Segment Start: Extracted information

## src/rtl/sd_pkg.sv

```systemverilog
// rtl/sd_pkg.sv - SD controller register map, field sizes and command sequencer states
package sd_pkg;

    localparam int CMD_REG_SIZE = 14;
    localparam int INT_CMD_SIZE = 5;

    localparam logic [6:0] ADDR_ARGUMENT = 7'h00;
    localparam logic [6:0] ADDR_COMMAND  = 7'h04;
    localparam logic [6:0] ADDR_RESP0    = 7'h08;
    localparam logic [6:0] ADDR_CMD_ISR  = 7'h34;

    localparam int ISR_CC_BIT = 0;
    localparam int ISR_EI_BIT = 1;

    typedef enum logic [2:0] {
        IDLE,
        WR,
        POLL,
        RD,
        CLR,
        CLR_WAIT,
        DONE
    } seq_state_t;

endpackage

```

## src/rtl/sd_cmd_sequencer.sv

```systemverilog
// rtl/sd_cmd_sequencer.sv - issues one SD command over the byte register bus and returns its result
module sd_cmd_sequencer
    import sd_pkg::*;
#(
    parameter int POLL_LIMIT = 65535
) (
    input  logic                    clk,
    input  logic                    rst,
    input  logic                    req_valid,
    output logic                    req_ready,
    input  logic [CMD_REG_SIZE-1:0] req_cmd,
    input  logic [31:0]             req_arg,
    output logic                    rsp_valid,
    input  logic                    rsp_ready,
    output logic [INT_CMD_SIZE-1:0] rsp_status,
    output logic [31:0]             rsp_resp,
    output logic                    rsp_timeout,
    output logic                    bus_we,
    output logic [6:0]              bus_addr,
    output logic [7:0]              bus_wdata,
    input  logic [7:0]              bus_rdata
);

    localparam int              CNT_W    = $clog2(POLL_LIMIT + 1);
    localparam logic [CNT_W-1:0] CNT_MAX  = CNT_W'(POLL_LIMIT);
    localparam logic [CNT_W-1:0] CNT_LAST = CNT_W'(POLL_LIMIT - 1);

    seq_state_t              state_q, state_d;
    logic [2:0]              idx_q, idx_d;
    logic [CNT_W-1:0]        cnt_q, cnt_d, cnt_inc;
    logic [CMD_REG_SIZE-1:0] cmd_q, cmd_d;
    logic [31:0]             arg_q, arg_d;
    logic [INT_CMD_SIZE-1:0] status_q, status_d;
    logic [31:0]             resp_q, resp_d;
    logic                    timeout_q, timeout_d;
    logic [15:0]             cmd_ext;

    assign cmd_ext     = 16'(cmd_q);
    assign cnt_inc     = (cnt_q == CNT_MAX) ? cnt_q : cnt_q + 1'b1;
    assign rsp_status  = status_q;
    assign rsp_resp    = resp_q;
    assign rsp_timeout = timeout_q;

    // Bus and handshake outputs depend only on registered state, never on bus_rdata
    always_comb begin
        req_ready = (state_q == IDLE);
        rsp_valid = (state_q == DONE);
        bus_we    = 1'b0;
        bus_addr  = 7'h00;
        bus_wdata = 8'h00;
        case (state_q)
            WR: begin
                bus_we = 1'b1;
                case (idx_q)
                    3'd0:    begin bus_addr = ADDR_COMMAND;          bus_wdata = cmd_ext[7:0];  end
                    3'd1:    begin bus_addr = ADDR_COMMAND + 7'd1;   bus_wdata = cmd_ext[15:8]; end
                    3'd2:    begin bus_addr = ADDR_ARGUMENT + 7'd3;  bus_wdata = arg_q[31:24];  end
                    3'd3:    begin bus_addr = ADDR_ARGUMENT + 7'd2;  bus_wdata = arg_q[23:16];  end
                    3'd4:    begin bus_addr = ADDR_ARGUMENT + 7'd1;  bus_wdata = arg_q[15:8];   end
                    default: begin bus_addr = ADDR_ARGUMENT;         bus_wdata = arg_q[7:0];    end
                endcase
            end
            POLL, CLR_WAIT: bus_addr = ADDR_CMD_ISR;
            RD:             bus_addr = ADDR_RESP0 + {5'd0, idx_q[1:0]};
            CLR: begin
                bus_we   = 1'b1;
                bus_addr = ADDR_CMD_ISR;
            end
            default: ;
        endcase
    end

    // Next-state: argument byte0 goes last because writing it launches the command
    always_comb begin
        state_d   = state_q;
        idx_d     = idx_q;
        cnt_d     = cnt_q;
        cmd_d     = cmd_q;
        arg_d     = arg_q;
        status_d  = status_q;
        resp_d    = resp_q;
        timeout_d = timeout_q;
        case (state_q)
            IDLE: begin
                if (req_valid) begin
                    cmd_d     = req_cmd;
                    arg_d     = req_arg;
                    status_d  = '0;
                    resp_d    = '0;
                    timeout_d = 1'b0;
                    idx_d     = 3'd0;
                    state_d   = WR;
                end
            end
            WR: begin
                if (idx_q == 3'd5) begin
                    cnt_d   = '0;
                    state_d = POLL;
                end else begin
                    idx_d = idx_q + 3'd1;
                end
            end
            POLL: begin
                if (bus_rdata[ISR_CC_BIT] || bus_rdata[ISR_EI_BIT]) begin
                    status_d = bus_rdata[INT_CMD_SIZE-1:0];
                    if (bus_rdata[ISR_EI_BIT]) begin
                        resp_d  = '0;
                        state_d = CLR;
                    end else begin
                        idx_d   = 3'd0;
                        state_d = RD;
                    end
                end else if (cnt_q == CNT_LAST) begin
                    timeout_d = 1'b1;
                    status_d  = bus_rdata[INT_CMD_SIZE-1:0];
                    resp_d    = '0;
                    state_d   = CLR;
                end else begin
                    cnt_d = cnt_inc;
                end
            end
            RD: begin
                resp_d[{idx_q[1:0], 3'b000} +: 8] = bus_rdata;
                if (idx_q[1:0] == 2'd3) begin
                    state_d = CLR;
                end else begin
                    idx_d = idx_q + 3'd1;
                end
            end
            CLR: begin
                cnt_d   = '0;
                state_d = CLR_WAIT;
            end
            CLR_WAIT: begin
                // The clear lands on the slower sd_clk, so wait for the register to read back empty
                if (bus_rdata == 8'h00) begin
                    state_d = DONE;
                end else if (cnt_q == CNT_LAST) begin
                    timeout_d = 1'b1;
                    state_d   = DONE;
                end else begin
                    cnt_d = cnt_inc;
                end
            end
            DONE: begin
                if (rsp_ready) begin
                    state_d = IDLE;
                end
            end
            default: state_d = IDLE;
        endcase
    end

    // State and datapath registers; reset drops any command in flight
    always_ff @(posedge clk) begin
        if (rst) begin
            state_q   <= IDLE;
            idx_q     <= 3'd0;
            cnt_q     <= '0;
            cmd_q     <= '0;
            arg_q     <= '0;
            status_q  <= '0;
            resp_q    <= '0;
            timeout_q <= 1'b0;
        end else begin
            state_q   <= state_d;
            idx_q     <= idx_d;
            cnt_q     <= cnt_d;
            cmd_q     <= cmd_d;
            arg_q     <= arg_d;
            status_q  <= status_d;
            resp_q    <= resp_d;
            timeout_q <= timeout_d;
        end
    end

endmodule
```

## config.mk

```make
export PLATFORM = sky130hd
export DESIGN_NAME = sd_cmd_sequencer
export DESIGN_NICKNAME = d
export VERILOG_FILES = /design/src/rtl/sd_pkg.sv /design/src/rtl/sd_cmd_sequencer.sv
export SDC_FILE = /design/constraint.sdc
export NUM_CORES = 1
export LEC_CHECK = 0
export BUFFER_PORTS_ARGS = -buffer_cell sky130_fd_sc_hd__buf_2
export CAP_MARGIN = 20
export CORE_MARGIN = 4
export CORE_UTILIZATION = 47
export CTS_CLUSTER_DIAMETER = 60
export DETAILED_ROUTE_END_ITERATION = 6
export HOLD_SLACK_MARGIN = 0.15
export PLACE_DENSITY = 0.71
export SLEW_MARGIN = 20
export SYNTH_ARGS = -nofsm -noshare
export SYNTH_HDL_FRONTEND = slang
export SYNTH_SLANG_ARGS = --single-unit
```

## constraint.sdc

```tcl
create_clock -name clk -period 2.3 [get_ports clk]
set_input_delay 0.115 -clock clk [delete_from_list [all_inputs] [get_ports clk]]
set_output_delay 0.115 -clock clk [all_outputs]
set_load 0.03 [all_outputs]
```

# Word-level counts from Yosys, hierarchy flattened
# Cells that the tools add are included.
# W data, S select, Z words.
dict set report totals {
  word_cells 101
  input_bits 58
  output_inout_bits 56
  reg_bits 106
}
dict set report op_classes {
  eq_ne 27
  shifts 2
  n_reduce_logical 18
  mux 42
  n_addsub 4
}
# op n
set op_table {}
lappend op_table {{$mux W32} 4}
lappend op_table {{$pmux W32 S3} 1}
lappend op_table {{$mux W16} 5}
lappend op_table {{$pmux W16 S4} 1}
lappend op_table {{$mux W3} 14}
lappend op_table {{$pmux W8 S5} 1}
lappend op_table {{$bwmux W32} 1}
lappend op_table {{$eq A16 B16 Y1 const B} 2}
lappend op_table {{$shift A8 B7 Y32 const A} 1}
lappend op_table {{$shiftx A8 B7 Y32} 1}
lappend op_table {{$pmux W3 S7} 1}
lappend op_table {{$ne A2 B2 Y1 const B} 9}
lappend op_table {{$pmux W6 S3} 1}
lappend op_table {{$add A16 B1 Y16 const B} 1}
lappend op_table {{$eq A3 B3 Y1 const B} 5}
lappend op_table {{$mux W5} 3}
lappend op_table {{$pmux W3 S5} 1}
lappend op_table {{$eq A3 B2 Y1 const B} 4}
lappend op_table {{$pmux W3 S4} 1}
lappend op_table {{$reduce_and A4 Y1} 3}
lappend op_table {{$reduce_and A6 Y1} 2}
lappend op_table {{$pmux W5 S2} 1}
lappend op_table {{$ne A3 B3 Y1 const B} 3}
lappend op_table {{$logic_not A8 Y1} 1}
lappend op_table {{other kinds (18)} 26}

# Logic depth before layout (Yosys ltp)
# Gate-level depths: netlist of the first run.
dict set report logic_depth {
  ltp_word 5
  mapped_depth 9
  depth_no_buf 8
}

# Worst setup path after synthesis of the first run
# No wires, ideal clock.
dict set report synth_path {
  path_kind {register to output}
  from {reg idx_q[0]}
  to {out bus_wdata[0]}
  t_arrival_ns 2.197
  required_ns 2.185
  n_path_buf 1
  stages_incl_launch_ff 8
  setup_slack_ns -0.012
  path_cell_list {dfxtp_1 inv_1 ha_1 nor2_1 nand2_1 mux2_2 buf_1 a211oi_1}
}
dict set report synth_between {
  elab_chain_len 3
  elab_cells_between_ends 7
  classes_between {eq/ne: 4; mux: 2; reduce/logical: 1}
}
# item line
set synth_rtl {}
lappend synth_rtl {{from (decl)} sd_cmd_sequencer.sv:29} ;# logic [2:0] idx_q, idx_d;
lappend synth_rtl {{from (signal assigned)} sd_cmd_sequencer.sv:167} ;# idx_q <= idx_d;
lappend synth_rtl {{$eq A3 B3 Y1 (tied with other cells)} sd_cmd_sequencer.sv:54} ;# case (idx_q)
lappend synth_rtl {{$pmux W8 S5 (*)} sd_cmd_sequencer.sv:54}
lappend synth_rtl {{$mux W8 (*)} sd_cmd_sequencer.sv:51} ;# case (state_q)
lappend synth_rtl {{to (decl)} sd_cmd_sequencer.sv:20} ;# output logic [7:0] bus_wdata,
# Every way passes the cells marked *; elsewhere a longest branch is shown, timed or not.

# Final worst setup path of the first run
dict set report layout_path {
  from {reg idx_q[1]}
  to {out bus_wdata[7]}
}
# Same word-level chain as after synthesis.

==> metrics.cfg, run 1 <==
[setup_path]
cp_common_cell=buf_4
cp_num_buf_inv=2
cp_slowest_cell=dfxtp_4
r2r_slack_ns=0.15
required_ns=2.18
cp_max_fo=5
criticalPathCategory=register to output pin
worst_setup_path_end_kind=output pin
reg2reg_from=cnt_q[0]
reg2reg_depth=8
startpoint_type=register
rr_endpoint=rsp_resp[10]
crit_family=flip-flops
cp.arrival_ns=2.10
cp_cell_sequence=buf_4 > ha_2 > nor2_4 > nand2_2 > mux2_4 > o211ai_1 > o21ai_1 > nor2_1 > buf_4
cpPeakStageDelay_ns=0.38

[clock_tree]
numClockSinks=106
numCtsBuffers=9
clkTransAtPathRegs_ns=0.11
clock_latency_ns=0.37
clock-root-buffer=clkbuf_8
h-tree-depth=3
cts_tree=done
clk_path_buf_depth=2

[run]
drv_cap=0

[synth]
synth_area_sq_mm=0.00485
netlist_instances=610
ys.flop_type=dfxtp_1
synth_area_leaders=dfxtp_1 (44%), nand2_1 (10%), a21oi_1 (7.8%)
yosysMostFrequentCell=nand2_1
ys_ff_latch=106
synth_warnings=0
synth_edf_count=0
synth-seq-area-share=0.438
syn_avg_cell_area_sq_um=7.94
yosysTopAreaCell=dfxtp_1
synth.distinct_cells=54
async_flop_share=0
synth.top_cell.area_share=0.438
synth_common_cells=nand2_1 (135), dfxtp_1 (106), a21oi_1 (76)
syn_nets=676

[sta]
period_minus_slack_ns=2.21
finClkSkew_ns=0.0162
report.final.setup_viol=0
max_slew.worst_pin.slew_ns=0.530
fin_tns_setup_ns=0
max_freq_ghz=0.452
rsz0062_at_grt=yes
slew_violations=0
period_share=0.962
hold_viol=0
slew-limit-headroom=0.643

[place]
dp.cells=844
dpl.hpwl_mm=9.80
placed_cell_area_sq_mm=0.00561
portBuffers=112
gp_congestion=0.859

[worst_hold_path]
hold_end=rsp_resp[22]
hold_class=input pin to register
hold_depth=3
hp-start=rst

[finish]
utilization=0.656
fill_cells=814
n_antenna_cell=0
design_area_sq_mm=0.00650
layout-drive-gt1-share=0.247
area.growth.synth_to_final_pct=34.2
finalNonFillerCells=918
fin_nets=846

[drt]
wl_per_cell_um=15.8
drtIter0Drc=465
drt_wl_total_mm=14.5
ant_nets=0
drc=0
vias=5100
dr.pass1.iters=5
avgViaCountPerCell=5.56

[pwr]
ir_drop_mv=0.452
total_power_uw=5330
power_density_mw_per_mm2=819
leakagePower_uw=0.00266

[floorplan]
start_util=0.489
io_pins=114
die_area_sq_mm=0.0120
die_h_um=110
die_w_um=110
fp.coreArea_sq_mm=0.00991
rows=36

[global_route]
grt_pass1_vias=4706
track_usage=0.238
grt_max_degree=48
grt_first_pass_wirelength_mm=22.9
grt_overflow=0
grt_antenna_before_repair=0

[status]
outcome=finished clean

worst max-delay path by stage:
stage / start / end / slack (ns) / depth (start not counted)
CTS: idx_q[1] / bus_wdata[7] / 0.009 / 9
finish: idx_q[1] / bus_wdata[7] / 0.09 / 9
floorplan: idx_q[0] / bus_wdata[0] / -0.01 / 7
detailed placement: cnt_q[0] / rsp_resp[7] / 0.09 / 8
global placement: cnt_q[0] / rsp_resp[0] / 0.18 / 8
global route: idx_q[1] / bus_wdata[7] / -0.03 / 9
power by group:
group          total [uW]  switching, uW  internal (uW)  leakage (uW)
clock network        1180            641            536      0.000103
registers            2160            126           2030      0.000863
logic                1990           1270            720       0.00170
total                5330           2040           3290       0.00266
layer usage:
metal  routed length (um)  track usage  vias up  part of all wire
met1                 6350        0.318     2393              0.44
met4                  219       0.0748        0             0.015
li1                     -            -     2495                 -
met3                 1020       0.0393       17             0.070
met2                 6960        0.395      195              0.48
met5                    0            0        -                 0
per-stage QoR:
step                setup slack [ns]  hold slack, ns
finish                        0.0878           0.250
floorplan                    -0.0122           0.241
global route                 -0.0279           0.262
CTS                          0.00904           0.229
global placement               0.183           0.356
detailed placement            0.0906           0.361
cells in the final DEF, fill, tap and decap left out, types with 5 or more instances in the layout:
| cell type | count |
|---|---|
| buf_2 | 106 |
| a21oi_1 | 75 |
| or3_1 | 7 |
| nor3_1 | 6 |
| nor2_1 | 34 |
| a22oi_1 | 14 |
| a211oi_1 | 8 |
| inv_1 | 6 |
| clkbuf_8 | 10 |
| buf_4 | 32 |
| nand4_1 | 7 |
| and3_1 | 5 |
| nor2b_1 | 9 |
| a22o_1 | 17 |
| or4_1 | 5 |
| o21ai_0 | 39 |
| nand3_1 | 22 |
| nand2_1 | 134 |
| dlygate4sd3_1 | 55 |
| dfxtp_1 | 104 |
state kept, by name, summed over array words and instances (netlist names):
| name | count |
|---|---|
| cnt_q | 16 |
| rsp_timeout | 1 |
| rsp_status | 5 |
| rsp_resp | 32 |
| arg_q | 32 |
| idx_q | 3 |
| cmd_q | 14 |
| state_q | 3 |
final cells by class:
cell class	count	area (sq um)	share of cell area
clock inverters	6	65.1	0.0100
clock buffers	10	138	0.0212
multi-input cells	460	2640	0.405
flip-flops and latches	106	2130	0.327
well taps	133	166	0.0256
inverters	9	36.3	0.00558
repair buffers	194	1330	0.205
what timing repair did:
item                       4_1_cts  5_1_grt
setup buffers                    0        1
setup endpoints to repair       10       40
pin swaps                        0        3
hold buffers                    55        0
resized for setup                8       25
gates cloned                     0        2
hold endpoints to repair        67        0
kinds of logic (layout without fill, tap and decap cells):
kind of cell             count (synthesis)  count (layout)  synth area share
flip-flops                             106             106             0.438
adder cells (fa/ha/maj)                  8               8            0.0207
AO/OA/AOI/OAI                          180             180             0.231
buffers and inverters                   46             219            0.0390
other                                    1               1          0.000774
AND/OR/NAND/NOR                        264             264             0.257
multiplexers                             5               7            0.0134
tightest hold or removal path, delay by kind of cell:
family          cells  cell delay (ns)
compound gates      1             0.15
buf+inv             1             0.16
simple gates        1             0.17
No activity file was read; power rests on OpenSTA's default activity.
==> run 2: changes to the inputs <==
GPL_TIMING_DRIVEN = 0   (was not set)
==> metrics.cfg, run 2 (synthesized netlist as in run 1, its figures left out) <==
[finish]
finalNonFillerCells=927  ; was 918
fin_nets=855  ; was 846
n_antenna_cell=0  ; unchanged
layout-drive-gt1-share=0.242  ; was 0.247
final_cell_mix=nand2_1 (135), buf_2 (109), dfxtp_1 (102)  ; was nand2_1 (134), buf_2 (106), dfxtp_1 (104)
fill_cells=856  ; was 814
area.growth.synth_to_final_pct=33.8  ; was 34.2%
final_common_cell=nand2_1  ; unchanged

[sta]
timing.final.ws_setup_ns=0.0593  ; was 0.0878 ns
timing.hold.ws_ns=0.302  ; was 0.250 ns
rsz0062_at_grt=yes  ; unchanged
max_slew.worst_pin.slew_ns=0.787  ; was 0.530 ns
max_freq_ghz=0.446  ; was 0.452 GHz
period_share=0.974  ; was 0.962
period_minus_slack_ns=2.24  ; was 2.21 ns
report.final.setup_viol=0  ; unchanged
finClkSkew_ns=0.0141  ; was 0.0162 ns
slew_violations=0  ; unchanged
slew-limit-headroom=0.471  ; was 0.643
hold_viol=0  ; unchanged

[run]
drv_cap=0  ; unchanged

[drt]
wl_per_cell_um=16.3  ; was 15.8 um
ant_nets=0  ; unchanged
avgViaCountPerCell=5.55  ; was 5.56
drt_wl_total_mm=15.1  ; was 14.5 mm
vias=5142  ; was 5100
dr.pass1.iters=5  ; unchanged
drtIter0Drc=367  ; was 465
drc=0  ; unchanged

[global_route]
grt_pass1_vias=4940  ; was 4706
grt_overflow=0  ; unchanged
track_usage=0.252  ; was 0.238
grt_first_pass_wirelength_mm=24.0  ; was 22.9 mm
grt_antenna_before_repair=0  ; unchanged
grt_max_degree=19  ; was 48

[floorplan]
die_h_um=110  ; unchanged
io_pins=114  ; unchanged
die_w_um=110  ; unchanged
fp.coreArea_sq_mm=0.00991  ; unchanged
start_util=0.489  ; unchanged
rows=36  ; unchanged
die_area_sq_mm=0.0120  ; unchanged

[place]
place_ws_ns=-0.0604  ; was 0.0906 ns
dp.cells=855  ; was 844
dpl.hpwl_mm=10.5  ; was 9.80 mm
portBuffers=112  ; unchanged
gp_congestion=0.912  ; was 0.859

[clock_tree]
clock-root-buffer=clkbuf_8  ; unchanged
clkTransAtPathRegs_ns=0.11  ; about the same
cts_tree=done  ; unchanged
numClockSinks=106  ; unchanged
clk_path_buf_depth=2  ; unchanged
clock_latency_ns=0.37  ; about the same
numCtsBuffers=9  ; unchanged
h-tree-depth=3  ; unchanged

[pwr]
seqPwrFrac=0.406  ; was 0.405
leakagePower_uw=0.00261  ; was 0.00266 uW
switching_share=0.400  ; was 0.383
ir_drop_mv=0.478  ; was 0.452 mV
p_int_uw=3200  ; was 3290 uW
p_clk_frac=0.206  ; was 0.221
power_density_mw_per_mm2=821  ; was 819 mW/mm^2
combPwrFrac=0.388  ; was 0.374
p_sw_uw=2130  ; was 2040 uW

[worst_hold_path]
hold_class=input pin to register  ; unchanged

[setup_path]
worst_setup_path_end_kind=output pin  ; unchanged
required_ns=2.18  ; about the same
criticalPathCategory=register to output pin  ; unchanged
cp.arrival_ns=2.13  ; was 2.10 ns
startpoint_type=register  ; unchanged
cp_max_fo=7  ; was 5

[status]
outcome=finished clean  ; unchanged

==> run 2: routing by layer <==
metal | track usage | vias to the layer above | wire [um]
met3 | 0.0364 | 29 | 1090
met5 | 0 | - | 0
li1 | - | 2511 | -
met1 | 0.331 | 2374 | 6470
met4 | 0.0810 | 0 | 354
met2 | 0.424 | 228 | 7150
==> run 2: path summary, 6_finish.rpt <==
kind                            cells after the start  slack (ns)         start      endpoint
worst max-delay path                                9        0.06      idx_q[0]  bus_wdata[0]
worst min-delay path                                4        0.30           rst  rsp_resp[29]
worst max register to register                      8        0.11      cnt_q[0]  rsp_resp[18]
worst min register to register                      2        0.46  rsp_resp[28]  rsp_resp[28]
==> run 2: what timing repair did <==
action	4_1_cts	5_1_grt
endpoints found under the hold margin	66	0
gates resized for setup	25	39
endpoints found under the setup margin	11	90
pin swaps	0	4
buffers inserted	0	2
hold buffers	55	0
==> run 2: cell type report <==
type	instances	area, sq um	area share
buffer	36	185	0.0285
timing repair buffer	169	1150	0.177
clock inverter	6	51.3	0.00791
sequential	106	2130	0.329
multi-input combinational	458	2630	0.406
clock buffer	10	138	0.0212
tap	133	166	0.0257
inverter	9	36.3	0.00559
==> run 2: stage by stage <==
stage / power, uW / util / setup TNS, ns / area, sq um
finish: 5330 / 0.655 / 0 / 6490
global route: 5630 / 0.655 / -0.114 / 6490
CTS: 5170 / 0.644 / 0 / 6380
detailed placement: 3970 / 0.563 / -0.222 / 5580
global placement: 3930 / 0.562 / -0.263 / 5570
floorplan: 3440 / - / -0.0730 / 4850
==> run 2: worst max-delay path: stages (launching register included) <==
cell and delay, ns:
dfxtp_4 0.40, inv_4 0.07, ha_2 0.21, nor2_2 0.10, nand2_1 0.06, mux2_4 0.31, buf_4 0.17, nor2_1 0.18
a211oi_2 0.09, buf_4 0.18
==> run 2: power groups by stage <==
stage / Sequential (uW) / Combinational (uW) / Clock (uW)
finish: 2160 / 2070 / 1100
global route: 2190 / 2260 / 1180
CTS: 2160 / 1910 / 1110
detailed placement: 2200 / 1780 / 0
global placement: 2180 / 1740 / 0
floorplan: 2180 / 1260 / 0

Segment End: Extracted information

What is the number of lines in the records that contain the string "layer"? Give only that number.

3